Four years. It has already been almost four years since the last U.S. presidential election. With November 3rd quickly approaching, we wanted to share some of our thoughts on the election and what a Trump win would mean for the markets versus a Biden win.
While investors have generally remained more focused on the coronavirus pandemic over the last several months, betting markets have recently shifted focus to the presidential election. They expect a Biden victory and potentially, a Democratic sweep of the House and Senate as well.
Let’s look at some of the factors affecting the election.
The 2020 monetary and fiscal stimulus package was the biggest in an election year since 1968, so there are certainly a lot of reasons to believe that the economy should be in a clear uptrend by November. That is particularly important because historically, incumbents have had a clear advantage as long as the economy is performing reasonably well.
However, the important question is: Will past Trump supporters be swayed by his handling of the pandemic crisis, which many believe has led to a longer and deeper U.S. recession than other countries who took a swifter approach?
Trump’s base appears to be rock-solid and will likely turn out. However, based on recent polls, that alone may not be enough for him to garner the votes necessary for re-election. He has an uphill battle with young people and people of color who have been hit particularly hard by the pandemic. Furthermore, college-educated women who have turned away from Trump in recent years will be an important demographic to watch.
Similar to 2016, we believe that a few swing states will determine the outcome of the presidential election. Michigan, Pennsylvania and Wisconsin are the most important swing states to monitor.
Interestingly, Arizona and Florida have also become battleground states, as senior citizens there have expressed displeasure with the Trump administration’s response to COVID-19. In the months ahead, we will be watching the trajectory of the virus and the re-opening process in these states, as they could turn out to be important factors in the election.
Potential impact on financial markets
A Trump Win
In our opinion, if Trump is re-elected, low taxes and deregulation would remain the administration’s top priorities.
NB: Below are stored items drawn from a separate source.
This is an optimization exercise on Yosys and OpenROAD, whose aim is small area, not a production implementation.
RTL that was checked went through simulation tests only; none was proved equivalent to the original.
The clock port is modelled as an ideal driver; clocking choices that lean on that would not hold on a real chip.
No activity file was given, so power comes from the tool's default toggle rates.

==> module transmitter, before the edit <==
module transmitter (
    input        clk,
    input        reset,
    input        tick,
    input        tick_d,
    input        started,
    input        bit_in,
    output [2:0] bitsel,
    output       tx,
    output       done
);
    reg [7:0] c;
    wire [3:0] slot = c[7:4];
    wire idle = ~(c[7] | c[6]);
    wire stop = &slot;
    wire start_bit = ~c[7] & c[6] & c[5] & ~c[4];
    assign bitsel = slot[2:0];
    assign tx     = idle | stop | (~start_bit & bit_in);
    assign done   = tick & (&c);
    always @(posedge clk, posedge reset) begin
        if (reset) begin
            c <= 8'd0;
        end else begin
            if (idle) begin
                if (started) c[6:5] <= 2'b11;
            end else if (tick_d) begin
                c <= c + 8'd1;
            end
        end
    end
endmodule
==> module rx_fifo, before the edit <==
module rx_fifo (
    input        clk,
    input        reset,
    input        push,
    input  [7:0] wdata,
    input        pop,
    output       empty,
    output [7:0] rdata
);
    reg  [3:0] n;
    reg [63:0] mem;
    wire full    = n[3];
    wire do_push = push & ~full;
    wire do_pop  = pop & (n != 4'd0);
    assign empty = (n == 4'd0);
    assign rdata = mem[7:0];
    wire up = do_push & ~do_pop;
    wire dn = do_pop & ~do_push;
    wire [3:0] ones, zeros;
    assign ones[0] = up;
    assign zeros[0] = dn;
    genvar i;
    generate
        for (i = 1; i < 4; i = i + 1) begin : g_cnt
            assign ones[i]  = ones[i-1] & n[i-1];
            assign zeros[i] = zeros[i-1] & ~n[i-1];
        end
    endgenerate
    always @(posedge clk, posedge reset) begin
        if (reset) n <= 0;
        else n <= n ^ (ones | zeros);
    end
    wire [71:0] m_in = {wdata, mem};
    generate
        for (i = 0; i < 8; i = i + 1) begin : g_slot
            always @(posedge clk) begin
                if (do_pop || n <= i) mem[8*i +: 8] <= m_in[8*(i+1) +: 8];
            end
        end
    endgenerate
endmodule
export LEC_CHECK = 0
export CAP_MARGIN = 20
export CORE_MARGIN = 2
export CORE_UTILIZATION = 70
export PLACE_DENSITY = 0.8
export SLEW_MARGIN = 20
create_clock -name core_clock -period 10.0 [get_ports {clk}]
standard.sh (not shown) runs the stock make flow with config.mk's settings and CLKGATE_MAP_FILE= SYNTH_SCRIPT=/design/flow/synth_recipe.tcl, a recipe that flattens the netlist after the stock synthesis.
==> flow/flow/run.sh <==
#!/bin/bash
# The standard layout (standard.sh, unchanged synthesis), with these changes:
#  - at the end of floorplan, flow/post_floorplan.tcl re-maps the synthesized
#    logic for area with OpenROAD's restructure (registers untouched);
#  - the ports get the smallest buffer (buf_1);
#  - the clock tree is built by flow/pre_cts.tcl instead of TritonCTS (which
#    is then given no net to work on): the flip-flops are split by recursive
#    bisection of their placement into groups of at most 11, each driven by a
#    clkbuf_4 at its centroid, all driven by one clkbuf_16 fed by the clock port;
#  - after that, flow/post_cts.tcl gives each logic cell the smallest drive of
#    its kind that keeps timing, makes each clock buffer as small as a 110 ps
#    flip-flop clock-pin slew target (on placement parasitics) allows, and then
#    runs CTS's usual timing repair.
# Each tool's output is in the ORFS logs under orfs/logs; make's in standard.log.
set -euo pipefail
F=$(cd "$(dirname "$0")" && pwd)
export POST_FLOORPLAN_TCL=$F/post_floorplan.tcl
export PRE_CTS_TCL=$F/pre_cts.tcl
export CTS_ARGS="-clk_nets clk -dont_use_dummy_load -buf_list sky130_fd_sc_hd__clkbuf_8"
export BUFFER_PORTS_ARGS="-buffer_cell sky130_fd_sc_hd__buf_1"
export SKIP_CTS_REPAIR_TIMING=1
export POST_CTS_TCL=$F/post_cts.tcl
bash standard.sh finish > standard.log 2>&1
Other scripts of this flow, unchanged in this note and not shown: flow/flow/filter_lib.py, flow/flow/post_cts.tcl, flow/flow/post_floorplan.tcl, flow/flow/pre_cts.tcl
The baseline finished clean.
==> next run, changes <==
--- a/flow/design.v
+++ b/flow/design.v
@@ -41,16 +41,18 @@
     assign bitsel = slot[2:0];
     assign tx     = idle | stop | (~start_bit & bit_in);
     assign done   = tick & (&c);
-    always @(posedge clk, posedge reset) begin
-        if (reset) begin
-            c <= 8'd0;
-        end else begin
-            if (idle) begin
-                if (started) c[6:5] <= 2'b11;
-            end else if (tick_d) begin
-                c <= c + 8'd1;
-            end
-        end
+    wire go = idle & started;
+    wire [7:0] carry;
+    assign carry[0] = tick_d & ~idle;
+    genvar i;
+    generate
+        for (i = 1; i < 8; i = i + 1) begin : g_carry
+            assign carry[i] = carry[i-1] & c[i-1];
+        end
+    endgenerate
+    always @(posedge clk, posedge reset) begin
+        if (reset) c <= 8'd0;
+        else c <= c ^ (carry | {1'b0, go, go, 5'b0});
     end
 endmodule
 module receiver (
@@ -134,34 +136,40 @@
     output       empty,
     output [7:0] rdata
 );
-    reg  [3:0] n;
+    reg        e;
+    reg  [2:0] t;
     reg [63:0] mem;
-    wire full    = n[3];
+    wire full    = ~e & (&t);
     wire do_push = push & ~full;
-    wire do_pop  = pop & (n != 4'd0);
-    assign empty = (n == 4'd0);
+    wire do_pop  = pop & ~e;
+    assign empty = e;
     assign rdata = mem[7:0];
-    wire up = do_push & ~do_pop;
-    wire dn = do_pop & ~do_push;
-    wire [3:0] ones, zeros;
+    wire up = do_push & ~do_pop & ~e;
+    wire dn = do_pop & ~do_push & (t != 3'd0);
+    wire [2:0] ones, zeros;
     assign ones[0] = up;
     assign zeros[0] = dn;
     genvar i;
     generate
-        for (i = 1; i < 4; i = i + 1) begin : g_cnt
-            assign ones[i]  = ones[i-1] & n[i-1];
-            assign zeros[i] = zeros[i-1] & ~n[i-1];
-        end
-    endgenerate
-    always @(posedge clk, posedge reset) begin
-        if (reset) n <= 0;
-        else n <= n ^ (ones | zeros);
+        for (i = 1; i < 3; i = i + 1) begin : g_cnt
+            assign ones[i]  = ones[i-1] & t[i-1];
+            assign zeros[i] = zeros[i-1] & ~t[i-1];
+        end
+    endgenerate
+    always @(posedge clk, posedge reset) begin
+        if (reset) begin
+            e <= 1'b1;
+            t <= 3'd0;
+        end else begin
+            t <= t ^ (ones | zeros);
+            if (e ? do_push : (do_pop & ~do_push & (t == 3'd0))) e <= ~e;
+        end
     end
     wire [71:0] m_in = {wdata, mem};
     generate
         for (i = 0; i < 8; i = i + 1) begin : g_slot
             always @(posedge clk) begin
-                if (do_pop || n <= i) mem[8*i +: 8] <= m_in[8*(i+1) +: 8];
+                if (do_pop || e || t < i) mem[8*i +: 8] <= m_in[8*(i+1) +: 8];
             end
         end
     endgenerate
The new run passed the timing, design-rule and antenna checks. Final area goes up by 0.35%. Worst setup slack degrades by 71 ps. Area after synthesis goes down by about 0.4%. Clock skew came out lower by 4.2 ps. Routed wire length rises by 8.3%. Die area falls by about 0.4%. Utilization is higher by 0.63 points. Synthesized cell count fell by 2.2%. Maximum frequency fell by about 1.9%. Total power is lower by about 16%. Clock power hardly moves. Final cell count is unchanged.
The RTL of the second run of this note was laid out without a check of its function.

---

## oak
uart_fifo, a different RTL version from the one above (not shown whole).
Size: roughly 330 cells after synthesis, about 170 flip-flops, ~0.0061 mm² of cells after synthesis.
==> module receiver, before the edit <==
module receiver (
    input        clk,
    input        reset,
    input        tick,
    input        rx,
    output [7:0] data,
    output       done
);
    reg [7:0] c;
    reg [7:0] sr;
    wire idle   = c[7] & c[5];
    wire sample = tick & ~idle & (c[7:4] != 4'd0) & ~(c[7] & c[4]) & (&c[3:0]);
    assign data = sr;
    assign done = idle & ~c[0];
    always @(posedge clk, posedge reset) begin
        if (reset) begin
            c <= 8'b1010_0001;
        end else begin
            if (idle) begin
                if (!rx) c <= 8'b0000_1000;
                else c <= 8'b1010_0001;
            end else if (tick) begin
                c <= c + 8'd1;
            end
        end
    end
    always @(posedge clk) begin
        if (sample) sr <= {rx, sr[7:1]};
    end
endmodule
==> module rx_fifo, before the edit <==
module rx_fifo (
    input        clk,
    input        reset,
    input        push,
    input  [7:0] wdata,
    input        pop,
    output       empty,
    output [7:0] rdata
);
    reg  [3:0] n;
    reg [63:0] mem;
    wire full    = n[3];
    wire do_push = push & ~full;
    wire do_pop  = pop & (n != 4'd0);
    assign empty = (n == 4'd0);
    assign rdata = mem[7:0];
    always @(posedge clk, posedge reset) begin
        if (reset) n <= 0;
        else if (do_push & ~do_pop) n <= n + 4'd1;
        else if (do_pop & ~do_push) n <= n - 4'd1;
    end
    wire [71:0] m_in = {wdata, mem};
    genvar i;
    generate
        for (i = 0; i < 8; i = i + 1) begin : g_slot
            always @(posedge clk) begin
                if (do_pop || n <= i) mem[8*i +: 8] <= m_in[8*(i+1) +: 8];
            end
        end
    endgenerate
endmodule
Settings: LEC_CHECK=0, CAP_MARGIN=20, CORE_MARGIN=2, CORE_UTILIZATION=70, PLACE_DENSITY=0.8, SLEW_MARGIN=20; clock period 10.0 ns.
==> flow/flow/run.sh <==
#!/bin/bash
# The standard layout (standard.sh, unchanged synthesis), with these changes:
#  - the ports get the smallest buffer (buf_1);
#  - the clock tree is built by flow/pre_cts.tcl instead of TritonCTS (which
#    is then given no net to work on): the flip-flops are split by recursive
#    bisection of their placement into groups of at most 11, each driven by a
#    clkbuf_4 at its centroid, all driven by one clkbuf_16 fed by the clock port;
#  - after that, flow/post_cts.tcl gives each logic cell the smallest drive of
#    its kind that keeps timing, makes each clock buffer as small as a 110 ps
#    flip-flop clock-pin slew target (on placement parasitics) allows, and then
#    runs CTS's usual timing repair.
# Each tool's output is in the ORFS logs under orfs/logs; make's in standard.log.
set -euo pipefail
F=$(cd "$(dirname "$0")" && pwd)
export PRE_CTS_TCL=$F/pre_cts.tcl
export CTS_ARGS="-clk_nets clk -dont_use_dummy_load -buf_list sky130_fd_sc_hd__clkbuf_8"
export BUFFER_PORTS_ARGS="-buffer_cell sky130_fd_sc_hd__buf_1"
export SKIP_CTS_REPAIR_TIMING=1
export POST_CTS_TCL=$F/post_cts.tcl
bash standard.sh finish > standard.log 2>&1
Other scripts of this flow, unchanged in this note and not shown: flow/flow/post_cts.tcl, flow/flow/pre_cts.tcl
> inputs changed (oak -> pine)
==> flow/design.v, changed modules only <==
module receiver (
    input        clk,
    input        reset,
    input        tick,
    input        rx,
    output [7:0] data,
    output       done
);
    reg [7:0] c;
    reg [7:0] sr;
    wire idle   = ~(c[7] | c[6]);
    wire sample = tick & (&c[3:0]) & ((c[7] & ~(&c[6:4])) | (~c[7] & (&c[6:4])));
    wire go     = idle & ~rx;
    wire [7:0] carry;
    assign carry[0] = tick & ~idle;
    genvar i;
    generate
        for (i = 1; i < 8; i = i + 1) begin : g_carry
            assign carry[i] = carry[i-1] & c[i-1];
        end
    endgenerate
    wire [7:0] flip = carry | {1'b0, go, go, 1'b0, go, 2'b00, idle & (rx ^ c[0])};
    assign data = sr;
    assign done = idle & ~c[0];
    always @(posedge clk, posedge reset) begin
        if (reset) c <= 8'd1;
        else c <= c ^ flip;
    end
    always @(posedge clk) begin
        if (sample) sr <= {rx, sr[7:1]};
    end
endmodule
module rx_fifo (
    input        clk,
    input        reset,
    input        push,
    input  [7:0] wdata,
    input        pop,
    output       empty,
    output [7:0] rdata
);
    reg  [3:0] n;
    reg [63:0] mem;
    wire full    = n[3];
    wire do_push = push & ~full;
    wire do_pop  = pop & (n != 4'd0);
    assign empty = (n == 4'd0);
    assign rdata = mem[7:0];
    wire up = do_push & ~do_pop;
    wire dn = do_pop & ~do_push;
    wire [3:0] ones, zeros;
    assign ones[0] = up;
    assign zeros[0] = dn;
    genvar i;
    generate
        for (i = 1; i < 4; i = i + 1) begin : g_cnt
            assign ones[i]  = ones[i-1] & n[i-1];
            assign zeros[i] = zeros[i-1] & ~n[i-1];
        end
    endgenerate
    always @(posedge clk, posedge reset) begin
        if (reset) n <= 0;
        else n <= n ^ (ones | zeros);
    end
    wire [71:0] m_in = {wdata, mem};
    generate
        for (i = 0; i < 8; i = i + 1) begin : g_slot
            always @(posedge clk) begin
                if (do_pop || n <= i) mem[8*i +: 8] <= m_in[8*(i+1) +: 8];
            end
        end
    endgenerate
endmodule
pine reached the end of the flow, and the finished layout is clean on the timing, design-rule and antenna checks. The faster design of the two is oak; pine tops out lower. The fraction of registers with async set or reset after synthesis on oak is in line with that on pine. Total placed instance area of pine falls short of that of oak slightly. Of oak and pine, the run reporting the lower die area was pine. Lower area fraction in compound gates after synthesis goes to pine over oak. Side by side, leakage power figure turned out lower in pine than in oak. Relative to oak, final RePlAce weighted congestion decreased by about 17% in pine. Summary — post-detailed-route wirelength per cell, pine relative to oak: lower, by about 1%. On sequential cell area fraction in the yosys report: pine sits above oak. Going from oak to pine, minimum setup slack after placement increased by 20 ps relative to the old numbers, worst-case hold slack shows an increase of 7.7 ps, clock period minus worst slack rose by 38 ps. Between oak and pine, met1 demand-to-capacity share in global routing is lower for pine, oak comes in above that.

==> static timing again, ports no longer ideal <==
The flow's constraints put no driver on any port. The routed layouts listed below were extracted and timed again, unchanged, in two steps. Step 1, drivers: a clkbuf_16 drives clk and a buf_2 each remaining input, both assumed. Step 2 moves the port delays by t, midway between the first and last clock arrival at a register: inputs arrive t later, outputs are due t later. That takes back most of the time a late clock gives input paths. Three values: ideal, step 1, step 2; two values: the first two.
run | t, ns | setup slack, ns | worst hold slack (ns) | worst setup path at the end | worst slew at a driven data input, ns
the first run of note 1 | 0.397 | 6.262 / 6.227 / 6.625 | 0.377 / 0.377 / 0.377 | register to output | 0.03
the second run of note 1 | 0.403 | 6.191 / 6.153 / 6.106 | 0.404 / 0.404 / 0.404 | input to register | 0.04
oak | 0.395 | 6.173 / 6.137 / 6.480 | 0.386 / 0.386 / 0.386 | input to register | 0.03
pine | 0.398 | 6.134 / 6.100 / 6.498 | 0.394 / 0.394 / 0.394 | register to output | 0.03
After both steps every run listed still meets setup and hold. The setup slack of the second run of note 1, which loses most, moves by -0.038 ns with the drivers and by -0.085 ns with both steps.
Investors prefer predictability and continuity and as a result, the impact of a Trump victory on financial markets could be generally positive, but also somewhat muted.
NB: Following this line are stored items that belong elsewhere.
What follows belongs to an exercise in optimizing a design on an open flow for small area; a production flow would make more cautious choices.
Only simulation tests tie the RTL to the original design; equivalence was not proved.
Power is estimated from default activity; no workload was simulated.

==> flow/design.v (outline; a module is shown in full before it is edited, if it fits) <==
// module conv_top: 1789 lines
// module cv_fa: 4 lines
// module cv_sel: 4 lines
// module cv_sel21: 3 lines
// module cv_sel2: 3 lines
// module cv_ha: 4 lines
module conv_top (
   input  logic         clk,
   input  logic         rst,
   input  logic [511:0] image,
   input  logic [71:0]  kernel,
   output logic [287:0] conv_out,
   output logic         layer_done_out
);
  // ...
==> flow/flow/run.sh <==
#!/bin/bash
# The standard layout (standard.sh, with the standard synthesis unchanged),
# with changes that only affect cell sizes:
#  - after synthesis, combinational cells that abc upsized are set back to
#    drive strength 1 (flow/downsize.tcl); the repair steps of the layout
#    upsize again where timing, slew or load need it;
#  - the port buffers that global placement inserts use buf_1;
#  - clock tree synthesis uses clkbuf_4/clkbuf_8 and adds no dummy loads.
# Each step's full output is in synth.log, downsize.log and layout.log here
# (and ORFS's per-step logs under orfs/logs).
set -e
export CTS_ARGS="-sink_clustering_enable -repair_clock_nets -dont_use_dummy_load -buf_list {sky130_fd_sc_hd__clkbuf_4 sky130_fd_sc_hd__clkbuf_8}"
export BUFFER_PORTS_ARGS="-buffer_cell sky130_fd_sc_hd__buf_1"
bash standard.sh synth > synth.log 2>&1
openroad -no_init -exit flow/downsize.tcl > downsize.log 2>&1
bash standard.sh > layout.log 2>&1
==> flow/flow/downsize.tcl <==
# Set combinational cells of the synthesized netlist to drive strength 1.
set odb orfs/results/sky130hd/conv_top/base/1_synth.odb
read_db $odb
set db [ord::get_db]
set block [ord::get_db_block]
set n 0
foreach inst [$block getInsts] {
   set m [$inst getMaster]
   set name [$m getName]
   if {[regexp {^(sky130_fd_sc_hd__([a-z0-9]+))_([0-9]+)$} $name -> base kind drive]} {
      if {$drive <= 1} continue
      if {[regexp {^(df|edf|sdf|dl|sdl|clk|conb|tap|fill|decap|diode|lpflow|probe)} $kind]} continue
      set new [$db findMaster ${base}_1]
      if {$new == "NULL" || $new == ""} continue
      $inst swapMaster $new
      incr n
   }
}
puts "downsized $n instances"
write_db $odb
==> flow/standard.sh <==
#!/bin/bash
# synth_recipe.tcl (not shown) runs the flow's synth.tcl, then flattens the netlist and writes it again
# the make line also repeats each setting of config.mk as NAME=value (left out here)
make -C /OpenROAD-flow-scripts/flow DESIGN_CONFIG=/design/flow/config.mk WORK_HOME=/design/flow/orfs CLKGATE_MAP_FILE= SYNTH_SCRIPT=/design/flow/synth_recipe.tcl "${@:-finish}"
==> flow/config.mk <==
export PLATFORM = sky130hd
export DESIGN_NAME = conv_top
export DESIGN_NICKNAME = conv_top
export VERILOG_FILES = /design/flow/design.v
export SDC_FILE = /design/flow/constraint.sdc
export NUM_CORES = 4
export LEC_CHECK = 0
export CAP_MARGIN = 20
export CORE_MARGIN = 2
export CORE_UTILIZATION = 30
export GPL_TIMING_DRIVEN = 0
export PLACE_DENSITY = 0.6
export SETUP_SLACK_MARGIN = 0.2
export SLEW_MARGIN = 20
export SYNTH_HIERARCHICAL = 1
export SYNTH_MINIMUM_KEEP_SIZE = 0
==> flow/constraint.sdc <==
create_clock -name core_clock -period 11.0 [get_ports {clk}]
set_input_delay 2.2000 -clock core_clock [delete_from_list [all_inputs] [get_ports {clk}]]
set_output_delay 2.2000 -clock core_clock [all_outputs]
set_load 0.01 [all_outputs]
==> results.toml, run 1 <==
[status]
outcome = "no timing/DRC/antenna violations"

[clock_tree]
h-tree-depth = 2
cts_tree = "built"
cts_buffer_depth = 3

[finish]
clkbuf_count = 56
antenna_cells = 19
largest_reg_flops = 288
clock_area_share_pct = 2.654
multi_input_area_um2 = 15240
mostFrequentLayoutCell = "buf_1"
multi_input_area_share_pct = 52.48
multiInputCombCellCount = 1318
layout_common_cells = "buf_1 (877), a222oi_1 (428), fa_1 (345)"

[route]
wl_per_cell_um = 34.68
vias_per_cell = 6.312
dr_total_vias = 23960
wl_mm = 131.6
wl_met2_mm = 56.16

[worst_hold_path]
hold_path.class = "reg -> reg"
worstHoldStart = "ring[122]"

[pwr]
power.density_nw_per_um2 = 343.2
p_int_uw = 5117
leakagePower_uw = 0.01012
p_comb_uw = 6940
power_switching_uw = 4848
pg_seq_uw = 2100
combPwrFrac_pct = 69.7

[critical_path]
critPathTopFamily = "adder cells"
rr_worst_depth = 25
cp-start-kind = "primary input"

[global_route]
grt.met2_usage_pct = 48.09
globalRouteTotalUtil_pct = 32.25
grtUsageMet3_pct = 14.15
grt_pass1_wl_mm = 175.7
met1_usage_pct = 40.41

[synth]
netlist_instances = 1804
synth_nets = 2789

[floorplanning]
start_util_pct = 30.31
core_area_um2 = 74570
fp.dieH_um = 278.5

[placed_design]
place_ws_ns = -1.059

[sta]
rsz0062_at_grt = "false"
holdWs_ns = 0.3189
max_slew_margin_pct = 21.36

[run]
maxCapViolCount = 0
From a geopolitical standpoint, while many are predicting greater isolationism under a second Trump term, we are not so convinced. In our opinion, it is possible that Trump would be more moderate without another election to win.
When it comes to China in particular, the tensions are structural and cross party lines. As a result, regardless of the outcome of the election, we expect the next president to continue to tighten the screws on China.
While Biden’s China strategy may be more pragmatic compared to Trump’s somewhat unpredictable approach, our strained relationship with the country is unlikely to be resolved anytime soon.
A Biden Win
The alternative outcome, a Biden victory, is generally perceived as less favorable by some investors. Trust Point believes that financial markets could live with a Biden administration, if it were also a split congress. This would essentially limit government activity, or “do less harm,” as some say. While the House of Representatives is very likely to remain in Democratic control (80%+ chance based on betting markets), the Senate is a longer shot for Democrats, so this scenario could realistically happen.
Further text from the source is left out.